MATERIAL PROVIDED:
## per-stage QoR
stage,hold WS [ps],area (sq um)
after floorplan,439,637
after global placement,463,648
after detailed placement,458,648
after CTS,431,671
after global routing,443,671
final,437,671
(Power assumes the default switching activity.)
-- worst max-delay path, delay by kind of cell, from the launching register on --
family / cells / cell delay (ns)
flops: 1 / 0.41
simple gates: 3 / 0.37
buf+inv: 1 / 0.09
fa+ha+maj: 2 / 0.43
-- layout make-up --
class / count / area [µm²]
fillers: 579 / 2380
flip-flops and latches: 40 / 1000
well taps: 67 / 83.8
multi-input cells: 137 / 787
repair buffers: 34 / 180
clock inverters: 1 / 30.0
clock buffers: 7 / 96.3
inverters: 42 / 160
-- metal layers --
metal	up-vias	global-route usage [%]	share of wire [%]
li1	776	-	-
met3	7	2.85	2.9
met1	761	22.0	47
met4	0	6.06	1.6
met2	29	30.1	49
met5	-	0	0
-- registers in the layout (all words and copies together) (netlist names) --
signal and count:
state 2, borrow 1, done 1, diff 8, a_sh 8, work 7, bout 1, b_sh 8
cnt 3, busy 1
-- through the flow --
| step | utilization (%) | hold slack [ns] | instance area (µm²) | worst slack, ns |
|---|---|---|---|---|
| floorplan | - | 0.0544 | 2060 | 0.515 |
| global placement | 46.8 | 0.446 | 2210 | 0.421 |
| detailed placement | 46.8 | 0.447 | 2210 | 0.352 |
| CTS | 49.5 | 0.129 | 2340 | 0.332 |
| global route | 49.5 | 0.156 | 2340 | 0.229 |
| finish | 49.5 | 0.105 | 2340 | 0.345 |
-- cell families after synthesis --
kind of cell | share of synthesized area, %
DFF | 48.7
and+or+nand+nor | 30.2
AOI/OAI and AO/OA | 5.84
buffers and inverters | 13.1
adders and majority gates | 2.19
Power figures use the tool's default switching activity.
--- config.mk ---
export PLATFORM = sky130hd
export DESIGN_NAME = mult_operand_sequencer
export DESIGN_NICKNAME = d
export VERILOG_FILES = /design/src/rtl/mult_operand_sequencer.sv
export SDC_FILE = /design/constraint.sdc
export NUM_CORES = 1
export LEC_CHECK = 0
export ABC_AREA = 1
export CORE_MARGIN = 5
export CORE_UTILIZATION = 44
export CTS_CLUSTER_SIZE = 24
export DETAILED_ROUTE_END_ITERATION = 7
export MAX_ROUTING_LAYER = met4
export PLACE_DENSITY = 0.85
export SLEW_MARGIN = 20
export SYNTH_ARGS = -nofsm -noshare
export SYNTH_HDL_FRONTEND = slang
export SYNTH_SLANG_ARGS = --single-unit
--- constraint.sdc ---
create_clock -name clk -period 1.8 [get_ports clk]
set_input_delay 0.36 -clock clk [delete_from_list [all_inputs] [get_ports clk]]
set_output_delay 0.36 -clock clk [all_outputs]
set_load 0.02 [all_outputs]
--- src/rtl/mult_operand_sequencer.sv ---
// rtl/mult_operand_sequencer.sv - operand sequencer feeding a bit-serial signed 16x16 multiplier
// Optional build macro: MULT_SEQ_SELF_CHECK_EN (adds a reference product compare driving check_err).
module mult_operand_sequencer #(
    parameter int OPERAND_WIDTH = 16
) (
    input  logic                         clk,
    input  logic                         reset,
    input  logic                         in_valid,
    output logic                         in_ready,
    input  logic [OPERAND_WIDTH-1:0]     in_a,
    input  logic [OPERAND_WIDTH-1:0]     in_b,
    output logic                         mul_start,
    output logic [OPERAND_WIDTH-1:0]     mul_input1,
    output logic                         mul_input2_bit,
    input  logic [2*OPERAND_WIDTH-1:0]   mul_product,
    output logic                         out_valid,
    input  logic                         out_ready,
    output logic [2*OPERAND_WIDTH-1:0]   out_product,
    output logic                         busy,
    output logic                         check_err
);

    // The serial counter, bit schedule and capture timing are built around 16-bit operands.
    if (OPERAND_WIDTH != 16) begin : g_bad_width
        $error("mult_operand_sequencer: OPERAND_WIDTH must be 16");
    end

    localparam logic [3:0] LAST_BIT = 4'd15;

    typedef enum logic [2:0] {
        S_IDLE    = 3'd0,
        S_START   = 3'd1,
        S_SHIFT   = 3'd2,
        S_CAPTURE = 3'd3,
        S_DONE    = 3'd4
    } state_t;

    state_t                       r_state;
    logic [3:0]                   r_cnt;
    logic [OPERAND_WIDTH-1:0]     r_a;
    logic [OPERAND_WIDTH-1:0]     r_b;
    logic [2*OPERAND_WIDTH-1:0]   r_out_product;
    logic                         r_in_ready;
    logic                         r_mul_start;
    logic                         r_mul_bit;
    logic                         r_out_valid;
    logic                         r_busy;

    // Sequencer FSM; every handshake/control output is a register updated alongside the state.
    always_ff @(posedge clk or negedge reset) begin
        if (!reset) begin
            r_state       <= S_IDLE;
            r_cnt         <= 4'd0;
            r_a           <= '0;
            r_b           <= '0;
            r_out_product <= '0;
            r_in_ready    <= 1'b1;
            r_mul_start   <= 1'b0;
            r_mul_bit     <= 1'b0;
            r_out_valid   <= 1'b0;
            r_busy        <= 1'b0;
        end else begin
            case (r_state)
                S_IDLE: begin
                    if (in_valid && r_in_ready) begin
                        r_a         <= in_a;
                        r_b         <= in_b;
                        r_in_ready  <= 1'b0;
                        r_mul_start <= 1'b1;
                        r_busy      <= 1'b1;
                        r_state     <= S_START;
                    end
                end
                S_START: begin
                    // Present multiplier bit 0 in the first SHIFT cycle.
                    r_mul_start <= 1'b0;
                    r_cnt       <= 4'd0;
                    r_mul_bit   <= r_b[0];
                    r_state     <= S_SHIFT;
                end
                S_SHIFT: begin
                    if (r_cnt == LAST_BIT) begin
                        r_mul_bit <= 1'b0;
                        r_cnt     <= 4'd0;
                        r_state   <= S_CAPTURE;
                    end else begin
                        r_mul_bit <= r_b[r_cnt + 4'd1];
                        r_cnt     <= r_cnt + 4'd1;
                    end
                end
                S_CAPTURE: begin
                    // The multiplier's final sum is on mul_product during this cycle.
                    r_out_product <= mul_product;
                    r_out_valid   <= 1'b1;
                    r_state       <= S_DONE;
                end
                S_DONE: begin
                    if (out_ready) begin
                        r_out_valid <= 1'b0;
                        r_busy      <= 1'b0;
                        r_in_ready  <= 1'b1;
                        r_state     <= S_IDLE;
                    end
                end
                default: begin
                    r_state     <= S_IDLE;
                    r_cnt       <= 4'd0;
                    r_in_ready  <= 1'b1;
                    r_mul_start <= 1'b0;
                    r_mul_bit   <= 1'b0;
                    r_out_valid <= 1'b0;
                    r_busy      <= 1'b0;
                end
            endcase
        end
    end

    assign in_ready       = r_in_ready;
    assign mul_start      = r_mul_start;
    assign mul_input1     = r_a;
    assign mul_input2_bit = r_mul_bit;
    assign out_valid      = r_out_valid;
    assign out_product    = r_out_product;
    assign busy           = r_busy;

`ifdef MULT_SEQ_SELF_CHECK_EN
    logic signed [2*OPERAND_WIDTH-1:0] w_ref_a;
    logic signed [2*OPERAND_WIDTH-1:0] w_ref_b;
    logic signed [2*OPERAND_WIDTH-1:0] w_ref_product;
    logic                              r_check_err;

    assign w_ref_a       = {{OPERAND_WIDTH{r_a[OPERAND_WIDTH-1]}}, r_a};
    assign w_ref_b       = {{OPERAND_WIDTH{r_b[OPERAND_WIDTH-1]}}, r_b};
    assign w_ref_product = w_ref_a * w_ref_b;

    // Compare the external multiplier against a reference product at capture; hold until the next capture.
    always_ff @(posedge clk or negedge reset) begin
        if (!reset) begin
            r_check_err <= 1'b0;
        end else if (r_state == S_CAPTURE) begin
            r_check_err <= (w_ref_product != mul_product);
        end
    end

    assign check_err = r_check_err;
`else
    assign check_err = 1'b0;
`endif

endmodule

==> results.md <==
- Core Region: 7214 µm²
- FMAX: 596.9 MHz
- Gp weighted congestion: about 0.86
- Total power: a little over 8 mW
- Clock buffers created by TritonCTS: 9
- Synthesized cell area: 3251 µm²
- Post-synth top area cell: dfrtp_1
- CTS root buffer: clkbuf_8
- Primary FF master, synth: dfrtp_1
- Largest cells by area after synthesis: dfrtp_1 58%, nand2_1 23%, nand3_1 2.6%
- Syn_area_per_cell: 8.715 µm²
- Post-route clock period utilization: 0.9307
- Status: finished clean
- Crit path depth: 1
- CTS tree: built
- DRC errors left: 0
- Worst-path clk slew: 80 ps
- Post-route ant nets: 0
- Crit path capture type: output pin
- Drt pass-1 iters: 4
- Clock power share: 0.136
- Net Sw Power: 3.310 mW
- Reg area: ~1900 µm²
- Max Cap Violations: 0
- Syn_nets: 442
- All-Layer GR Usage: 0.1848
- Via density: 4.577
- Most common cell in the netlist: nand2_1
- Vias: roughly 2700
- Die Wd: 95.95 µm
- Worst path buffer plus inverter count: 1
- Startpoint types: flop
- Least-Margin Pin Slew: 590.9 ps
- Final setup vio count: 0
- Initial antenna violation count: 0
- CTS HTree Levels: 3
- WL per Instance: 12.85 µm
- Rows: 31
- Vias in the first global route: 2792
- Max-slew violations: 0
- Worst-case clock buffer depth: 2
- Unrepaired setup endpoints after global routing: no
- Routed wire length: between 7 and 8 mm
- CP max FO: 2
- Port Buffers: between 100 and 150
- Reg2reg path depth: 7
- Leak Pwr: 2.302 nW
- Nets@finish: 565
- Slew headroom: 0.6057
- CP Data Required Time: 1440 ps
- GRT overflow: 0
- Endpoints failing hold: 0
- Area of the multi-input gates: approximately 1100 µm²
- Register share of total power: 0.362
- CP Data Arrival Time: roughly 1300 ps
- Sequential cell area fraction in the yosys report: 0.5855
- CP peak stage delay: 620 ps
- Worst hold-check path type: reg -> reg
- Share of cells above drive strength 1: 0.08184
- Number of synthesized flops with an enable pin: 0
- FILL cells: 641
- Sw Share: 0.4067
- Starting Density: 0.4506
- Min-Delay Path Depth: 2
- Skew-Pair Late Insertion Delay: 330 ps
- PwrDens: ~1700 nW/µm²
- Setup skew after layout: 6.797 ps
- FFs w/ async S/R, synth: 1.000
- Die ar.: 9206 µm²
- Post-synth top area share: 0.5774
- Clk sinks: 76
- Setup TNS: 0 ps
- Final min period: 1675 ps
- Die H: 95.95 µm
- Detailed Route Iter0 Violations: 110
- Largest net degree at the start of global routing: 48
- Post-synth top cells: 196 x nand2_1, 75 x dfrtp_1, 21 x inv_1
- First-pass GRT wire length: roughly 13 mm
- CP max stage cell: clkdlybuf4s50_1
- Area grow syn2layout: 44.15%
- Critical path cell sequence: clkdlybuf4s50_1
- Seq cells post-synth: 76
- Syn Inst Count: 373
- Share of power burned in combinational logic: 0.502
- Final HPWL DP: 5.852 mm
- I/O Pins: 122
- VDD IR-drop max: 0.8806 mV
- Diodes inserted: 0
- Setup CP Type: reg -> out
- Internal power consumption: 4.828 mW
- Distinct cell type count after synthesis: 27
- Synthesis warning total: 0
- Delay-heaviest family, CP: buffers and inverters
-- cell type report --
class,instances,share of cell area
multi-input combinational,258,0.2395
tap,99,0.02644
sequential,76,0.4061
timing repair buffer,127,0.2726
clock inverter,5,0.005875
clock buffer,11,0.03017
inverter,24,0.01923
`config.mk`:
```
export PLATFORM = sky130hd
export DESIGN_NAME = dcache_ctrl
export DESIGN_NICKNAME = d
export VERILOG_FILES = /design/src/rtl/dcache_pkg.sv /design/src/rtl/dcache_array.sv /design/src/rtl/dcache_ctrl.sv
export SDC_FILE = /design/constraint.sdc
export NUM_CORES = 1
export LEC_CHECK = 0
export BUFFER_PORTS_ARGS = -buffer_cell sky130_fd_sc_hd__buf_2
export CORE_MARGIN = 2
export CORE_UTILIZATION = 54
export CTS_CLUSTER_SIZE = 20
export DETAILED_ROUTE_END_ITERATION = 7
export PLACE_DENSITY = 0.76
export REMOVE_ABC_BUFFERS = 1
export SYNTH_ARGS = -nofsm -noshare
export SYNTH_HDL_FRONTEND = slang
export SYNTH_SLANG_ARGS = --single-unit
```
`constraint.sdc`:
```
create_clock -name CLK -period 4.25 [get_ports CLK]
set_clock_uncertainty 0.05 [all_clocks]
set_input_delay 0.2125 -clock CLK [delete_from_list [all_inputs] [get_ports CLK]]
set_output_delay 0.2125 -clock CLK [all_outputs]
set_load 0.005 [all_outputs]
```
`src/rtl/dcache_pkg.sv`:
```
// Shared types and field widths for the direct-mapped write-back data cache.
package dcache_pkg;

    localparam int LINE_W  = 128;
    localparam int WORD_W  = 32;
    localparam int LADDR_W = 10;
    localparam int OFF_W   = 4;

    typedef enum logic [1:0] {
        IDLE,
        WRITEBACK,
        ALLOCATE
    } state_e;

    function automatic int idx_w(input int n);
        return $clog2(n);
    endfunction

    function automatic int tag_w(input int n);
        return LADDR_W - $clog2(n);
    endfunction

    function automatic int off_w();
        return OFF_W;
    endfunction

endpackage

```
`src/rtl/dcache_array.sv`:
```
// Valid/dirty/tag/data storage: combinational read, word or full-line write.
module dcache_array
    import dcache_pkg::*;
#(
    parameter int NUM_LINES = 8,
    parameter int IDX_W     = 3,
    parameter int TAG_W     = 7
) (
    input  logic              i_clk,
    input  logic              i_rst_n,
    input  logic [IDX_W-1:0]  i_idx,
    output logic              o_valid,
    output logic              o_dirty,
    output logic [TAG_W-1:0]  o_tag,
    output logic [LINE_W-1:0] o_line,
    input  logic              i_word_we,
    input  logic [1:0]        i_word_sel,
    input  logic [WORD_W-1:0] i_word,
    input  logic              i_fill_we,
    input  logic [LINE_W-1:0] i_fill_line,
    input  logic [TAG_W-1:0]  i_fill_tag,
    input  logic              i_clr_dirty
);

    logic [NUM_LINES-1:0] r_valid;
    logic [NUM_LINES-1:0] r_dirty;
    logic [TAG_W-1:0]     r_tag  [NUM_LINES];
    logic [LINE_W-1:0]    r_data [NUM_LINES];

    assign o_valid = r_valid[i_idx];
    assign o_dirty = r_dirty[i_idx];
    assign o_tag   = r_tag[i_idx];
    assign o_line  = r_data[i_idx];

    always_ff @(posedge i_clk or negedge i_rst_n) begin
        if (!i_rst_n) begin
            r_valid <= '0;
            r_dirty <= '0;
        end else if (i_fill_we) begin
            r_valid[i_idx] <= 1'b1;
            r_dirty[i_idx] <= 1'b0;
        end else if (i_word_we) begin
            r_dirty[i_idx] <= 1'b1;
        end else if (i_clr_dirty) begin
            r_dirty[i_idx] <= 1'b0;
        end
    end

    // Tag and data contents are meaningless until valid is set, so no reset.
    always_ff @(posedge i_clk) begin
        if (i_fill_we) begin
            r_data[i_idx] <= i_fill_line;
            r_tag[i_idx]  <= i_fill_tag;
        end else if (i_word_we) begin
            r_data[i_idx][{i_word_sel, 5'b0} +: WORD_W] <= i_word;
        end
    end

endmodule

```
`src/rtl/dcache_ctrl.sv`:
```
// Direct-mapped write-back/write-allocate D-cache controller: hit path,
// miss FSM with registered DRAM drive and a saturating miss counter.
module dcache_ctrl
    import dcache_pkg::*;
#(
    parameter int NUM_LINES = 8,
    parameter int MEM_LAT   = 6,
    parameter int ADDR_W    = 14
) (
    input  logic               CLK,
    input  logic               RSTn,
    input  logic               CPU_REQ,
    input  logic               CPU_WE,
    input  logic [ADDR_W-1:0]  CPU_ADDR,
    input  logic [WORD_W-1:0]  CPU_WDATA,
    output logic [WORD_W-1:0]  CPU_RDATA,
    output logic               CPU_STALL,
    output logic               D_MEM_CSN,
    output logic               D_MEM_WEN,
    output logic [LADDR_W-1:0] D_MEM_ADDR,
    output logic [LINE_W-1:0]  D_MEM_DOUT,
    input  logic [LINE_W-1:0]  D_MEM_DI,
    output logic [15:0]        MISS_CNT
);

    localparam int IDX_W = idx_w(NUM_LINES);
    localparam int TAG_W = tag_w(NUM_LINES);
    localparam logic [3:0] LAT_INIT = 4'(MEM_LAT - 1);

    state_e               r_state;
    logic [3:0]           r_cnt;
    logic                 r_csn;
    logic                 r_wen;
    logic [LADDR_W-1:0]   r_addr;
    logic [LINE_W-1:0]    r_dout;
    logic [15:0]          r_miss;

    logic [IDX_W-1:0]     w_idx;
    logic [TAG_W-1:0]     w_tag;
    logic [1:0]           w_word;
    logic                 w_valid;
    logic                 w_dirty;
    logic [TAG_W-1:0]     w_rtag;
    logic [LINE_W-1:0]    w_line;
    logic                 w_idle;
    logic                 w_hit;
    logic                 w_miss;
    logic                 w_store;
    logic                 w_fill;
    logic                 w_wb_done;
    logic                 w_unused;

    assign w_idx    = CPU_ADDR[OFF_W +: IDX_W];
    assign w_tag    = CPU_ADDR[ADDR_W-1 -: TAG_W];
    assign w_word   = CPU_ADDR[3:2];
    assign w_unused = ^CPU_ADDR[1:0];

    assign w_idle    = (r_state == IDLE);
    assign w_hit     = CPU_REQ & w_valid & (w_rtag == w_tag);
    assign w_miss    = w_idle & CPU_REQ & ~w_hit;
    assign w_store   = w_idle & w_hit & CPU_WE;
    assign w_fill    = (r_state == ALLOCATE) & (r_cnt == '0);
    assign w_wb_done = (r_state == WRITEBACK) & ~r_csn;

    // Gated by RSTn so the pipeline is released the moment reset asserts.
    assign CPU_STALL = RSTn & (~w_idle | w_miss);
    assign CPU_RDATA = (w_idle & w_hit & ~CPU_WE)
                     ? w_line[{w_word, 5'b0} +: WORD_W] : '0;

    assign D_MEM_CSN  = r_csn;
    assign D_MEM_WEN  = r_wen;
    assign D_MEM_ADDR = r_addr;
    assign D_MEM_DOUT = r_dout;
    assign MISS_CNT   = r_miss;

    dcache_array #(
        .NUM_LINES (NUM_LINES),
        .IDX_W     (IDX_W),
        .TAG_W     (TAG_W)
    ) u_array (
        .i_clk       (CLK),
        .i_rst_n     (RSTn),
        .i_idx       (w_idx),
        .o_valid     (w_valid),
        .o_dirty     (w_dirty),
        .o_tag       (w_rtag),
        .o_line      (w_line),
        .i_word_we   (w_store),
        .i_word_sel  (w_word),
        .i_word      (CPU_WDATA),
        .i_fill_we   (w_fill),
        .i_fill_line (D_MEM_DI),
        .i_fill_tag  (w_tag),
        .i_clr_dirty (w_wb_done & (r_cnt == '0))
    );

    always_ff @(posedge CLK or negedge RSTn) begin
        if (!RSTn) begin
            r_state <= IDLE;
            r_cnt   <= '0;
            r_csn   <= 1'b1;
            r_wen   <= 1'b1;
            r_addr  <= '0;
            r_dout  <= '0;
            r_miss  <= '0;
        end else begin
            unique case (r_state)
                IDLE: begin
                    if (w_miss) begin
                        if (r_miss != 16'hFFFF) r_miss <= r_miss + 16'd1;
                        r_cnt <= LAT_INIT;
                        r_csn <= 1'b0;
                        if (w_valid & w_dirty) begin
                            r_state <= WRITEBACK;
                            r_wen   <= 1'b0;
                            r_addr  <= {w_rtag, w_idx};
                            r_dout  <= w_line;
                        end else begin
                            r_state <= ALLOCATE;
                            r_wen   <= 1'b1;
                            r_addr  <= CPU_ADDR[ADDR_W-1:OFF_W];
                        end
                    end
                end
                WRITEBACK: begin
                    // CSN high for one gap cycle before the fill starts.
                    if (!r_csn) begin
                        if (r_cnt == '0) begin
                            r_csn <= 1'b1;
                            r_wen <= 1'b1;
                        end else begin
                            r_cnt <= r_cnt - 4'd1;
                        end
                    end else begin
                        r_state <= ALLOCATE;
                        r_csn   <= 1'b0;
                        r_wen   <= 1'b1;
                        r_addr  <= CPU_ADDR[ADDR_W-1:OFF_W];
                        r_cnt   <= LAT_INIT;
                    end
                end
                ALLOCATE: begin
                    if (r_cnt == '0) begin
                        r_state <= IDLE;
                        r_csn   <= 1'b1;
                    end else begin
                        r_cnt <= r_cnt - 4'd1;
                    end
                end
                default: r_state <= IDLE;
            endcase
        end
    end

endmodule

```
==> results.sh <==
export IMPL_outcome="completed"
export IMPL_post_cts_buffers=0
export IMPL_design_area_sq_um=58200
export IMPL_synth_seq_cells=1258
export IMPL_synth_top_area_share_pct=65.9
export IMPL_die_y_um=306
export IMPL_fillers=6031
export IMPL_finalWorstPathRequiredPeriod_ns=4.03
export IMPL_fin_cells=4778
export IMPL_cp_start_kind="flip-flop"
export IMPL_cts_resized=0
export IMPL_row_count=110
export IMPL_dp_slack_ns=0.262
export IMPL_synth_top_cell_by_area="edfxtp_1"
export IMPL_drc=0
export IMPL_synth_main_ff_cell="edfxtp_1"
export IMPL_die_x_um=306
export IMPL_h_tree_depth=3
export IMPL_rsz0062_at_grt="false"
export IMPL_tightestPinTransition_ns=1.01
export IMPL_drtIter0Drc=4000
export IMPL_yosysWarnings=0
export IMPL_synth_cells=2999
export IMPL_path_clk_slew_ns=0.06
export IMPL_grt_pass1_wl_um=208000
export IMPL_postCtsHoldBufs=56
export IMPL_core_sq_um=90100
export IMPL_cp_max_fo=19
export IMPL_synth_edf_count=1080
export IMPL_finalMaxSlewViolations=0
export IMPL_drtAntennaViolNets=0
export IMPL_max_slew_margin_pct=32.4
export IMPL_post_drt_wl_per_cell_um=30.5
export IMPL_synthTopCellsByArea="edfxtp_1 (66%), dfrtp_1 (9.0%), a22oi_1 (7.8%)"
export IMPL_ios=367
export IMPL_gp_congestion=0.835
export IMPL_antenna_found_initial=7
export IMPL_setup_viol=0
export IMPL_placed_area_sq_um=53800
export IMPL_post_place_cells=4488
export IMPL_yosysMostFrequentCell="edfxtp_1"
export IMPL_crit_path_start="u_array.r_tag[7][1]"
export IMPL_dp_hpwl_um=89600
export IMPL_max_freq_mhz=248
export IMPL_worst_slack_ns=0.219
export IMPL_ctsLongestPathBuffers=3
export IMPL_clock_latency_ns=0.72
export IMPL_overflow=0
export IMPL_cts_sinks=1258
export IMPL_firstDrtPassIters=8
export IMPL_grt_usage_pct=30.8
export IMPL_worstPathRequired_ns=4.62
export IMPL_nets=3680
export IMPL_num_vias=31000
export IMPL_hold_viol_final=0
export IMPL_grt_max_degree=85
export IMPL_initial_core_util_pct=54.6
export IMPL_hold_path_class="in2async"
export IMPL_first_global_vias=30500
export IMPL_power_density_nw_per_um2=507
export IMPL_critPathArrivalTime_ns=4.40
export IMPL_synth_area_sq_um=49200
export IMPL_seq_area_frac_synth_pct=75.0
export IMPL_port_buffers=364
export IMPL_cts_buffers_inserted=121
export IMPL_cts_tree="built"
export IMPL_peakVddDrop_uv=453
export IMPL_cts_root_buffer="clkbuf_16"
export IMPL_post_route_period_util_pct=94.8
export IMPL_drive_above_1_share_pct=24.9
export IMPL_vias_per_cell=6.49
export IMPL_drt_wl_total_um=146000
export IMPL_max_cap_viol_count=0
export IMPL_r2r_start="u_array.r_tag[7][1]"
export IMPL_end_kind="flip-flop"
export IMPL_syn_avg_cell_area_sq_um=16.4
export IMPL_p_leak_nw=21.3
export IMPL_fp_dieArea_sq_um=93500
export IMPL_syn_to_final_growth_pct=18.4
export IMPL_synthTopCellsByCount="edfxtp_1 (1080), a22oi_1 (513), dfrtp_1 (176)"
export IMPL_ys_async_sr_fraction_pct=14.1
export IMPL_ys_types=63
export IMPL_worst_setup_path_type="reg2reg"
==> state kept, by name (all words and copies together), names as in the netlist, named ones only <==
| register | flops |
|---|---|
| u_array.r_tag | 56 |
| r_cnt | 4 |
| MISS_CNT | 16 |
| D_MEM_DOUT | 128 |
| r_state | 2 |
| D_MEM_ADDR | 10 |
| u_array.r_valid | 8 |
| u_array.r_data | 1024 |
| D_MEM_CSN | 1 |
| D_MEM_WEN | 1 |
==> stage by stage <==
stage	setup TNS (ns)	power [mW]	hold slack [ns]	util, %
6_report	0	29.5	0.0259	64.6
4_1_cts	0	29.6	0.00301	64.6
3_3_place_gp	0	19.1	0.223	59.7
2_1_floorplan	-5196.17	17.3	-0.133	-
3_5_place_dp	0	19.3	0.216	59.7
5_1_grt	0	30.5	0.0354	64.6
==> routing by layer <==
layer / vias to the layer above / track usage (%) / wire length [um]
met4: 10 / 13.4 / 6660
met2: 2416 / 48.1 / 67900
met5: - / 0 / 62
li1: 12900 / - / -
met3: 334 / 8.23 / 19600
met1: 15300 / 41.1 / 51700
==> area by class of cell <==
| class | instances | area [sq um] | area share (%) |
|---|---|---|---|
| antenna | 4 | 10.0 | 0.0172 |
| clock buffer | 157 | 3220 | 5.52 |
| clock inverter | 73 | 621 | 1.07 |
| inverter | 142 | 533 | 0.915 |
| multi-input combinational | 1413 | 11500 | 19.8 |
| sequential | 1258 | 36900 | 63.3 |
| tap | 1176 | 1470 | 2.53 |
| timing repair buffer | 555 | 3990 | 6.86 |
==> where the power goes <==
group	internal, mW	total, mW	switching, mW
clock	5.84	10.4	4.60
combinational	1.78	4.11	2.34
sequential	14.5	15.0	0.477
total	22.1	29.5	7.41
==> worst paths after layout <==
check                                         end  slack [ns]  cells after the start
setup / recovery            u_array.r_data[3][77]        0.22                     10
hold / removal                     D_MEM_DOUT[94]        0.03                      2
setup reg to reg            u_array.r_data[3][77]        0.22                     10
hold reg to reg                u_array.r_valid[1]        0.41                      1
max in group asynchronous           D_MEM_ADDR[6]        3.22                      3
min in group CLK           u_array.r_data[5][114]        0.03                      3
==> worst max-delay path: stages (launching register included) <==
cell and delay [ns]:
edfxtp_1 0.37, mux4_2 0.47, mux2i_1 0.23, xor2_1 0.24
o211ai_1 0.25, nor4_4 0.45, nand4_1 0.25, buf_12 0.26
buf_4 0.26, mux2i_1 0.18, dlygate4sd3_1 0.67
==> cells in the final DEF (no fill, tap or decap), types with 7 or more instances in the layout <==
master,synthesis,routed
nor3_1,12,10
clkbuf_16,0,123
nand2_1,173,172
o31a_1,9,9
nor4_1,7,7
dfrtp_1,176,176
clkinv_2,0,21
nor2b_1,35,35
bufinv_16,0,8
nand3_1,12,11
a22oi_1,513,513
mux2_1,25,25
o22ai_1,8,8
or2_2,8,8
mux2i_1,137,137
inv_1,139,139
buf_12,0,47
edfxtp_1,1080,1080
mux4_2,36,36
clkbuf_1,140,33
buf_2,32,363
ha_1,11,11
mux2_2,129,129
clkinv_1,2,30
xor2_1,17,17
buf_4,1,88
dlygate4sd3_1,0,56
o21ai_0,11,11
nor2_4,0,8
nand4_1,135,135
o211ai_1,11,11
a21oi_4,0,32
nor2_1,27,19
==> cells by family after synthesis <==
logic type                 Yosys count  share of synthesized area [%]
DFF                               1258                           75.0
buffers and inverters              328                           2.59
AOI/OAI and AO/OA                  616                           9.26
adders and majority gates           11                          0.280
xor gates and xnor gates            17                          0.303
and+or+nand+nor                    442                           4.62
muxes                              327                           7.96
Note: power is estimated with default switching activity, not from simulation.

YOUR ASSIGNMENT:
Given the records above, reproduce precisely and only the lines between the line holding "- Post-synth top area cell: dfrtp_1" and the line holding "- Crit path capture type: output pin", inclusive.

ANSWER SECTION:
- Post-synth top area cell: dfrtp_1
- CTS root buffer: clkbuf_8
- Primary FF master, synth: dfrtp_1
- Largest cells by area after synthesis: dfrtp_1 58%, nand2_1 23%, nand3_1 2.6%
- Syn_area_per_cell: 8.715 µm²
- Post-route clock period utilization: 0.9307
- Status: finished clean
- Crit path depth: 1
- CTS tree: built
- DRC errors left: 0
- Worst-path clk slew: 80 ps
- Post-route ant nets: 0
- Crit path capture type: output pin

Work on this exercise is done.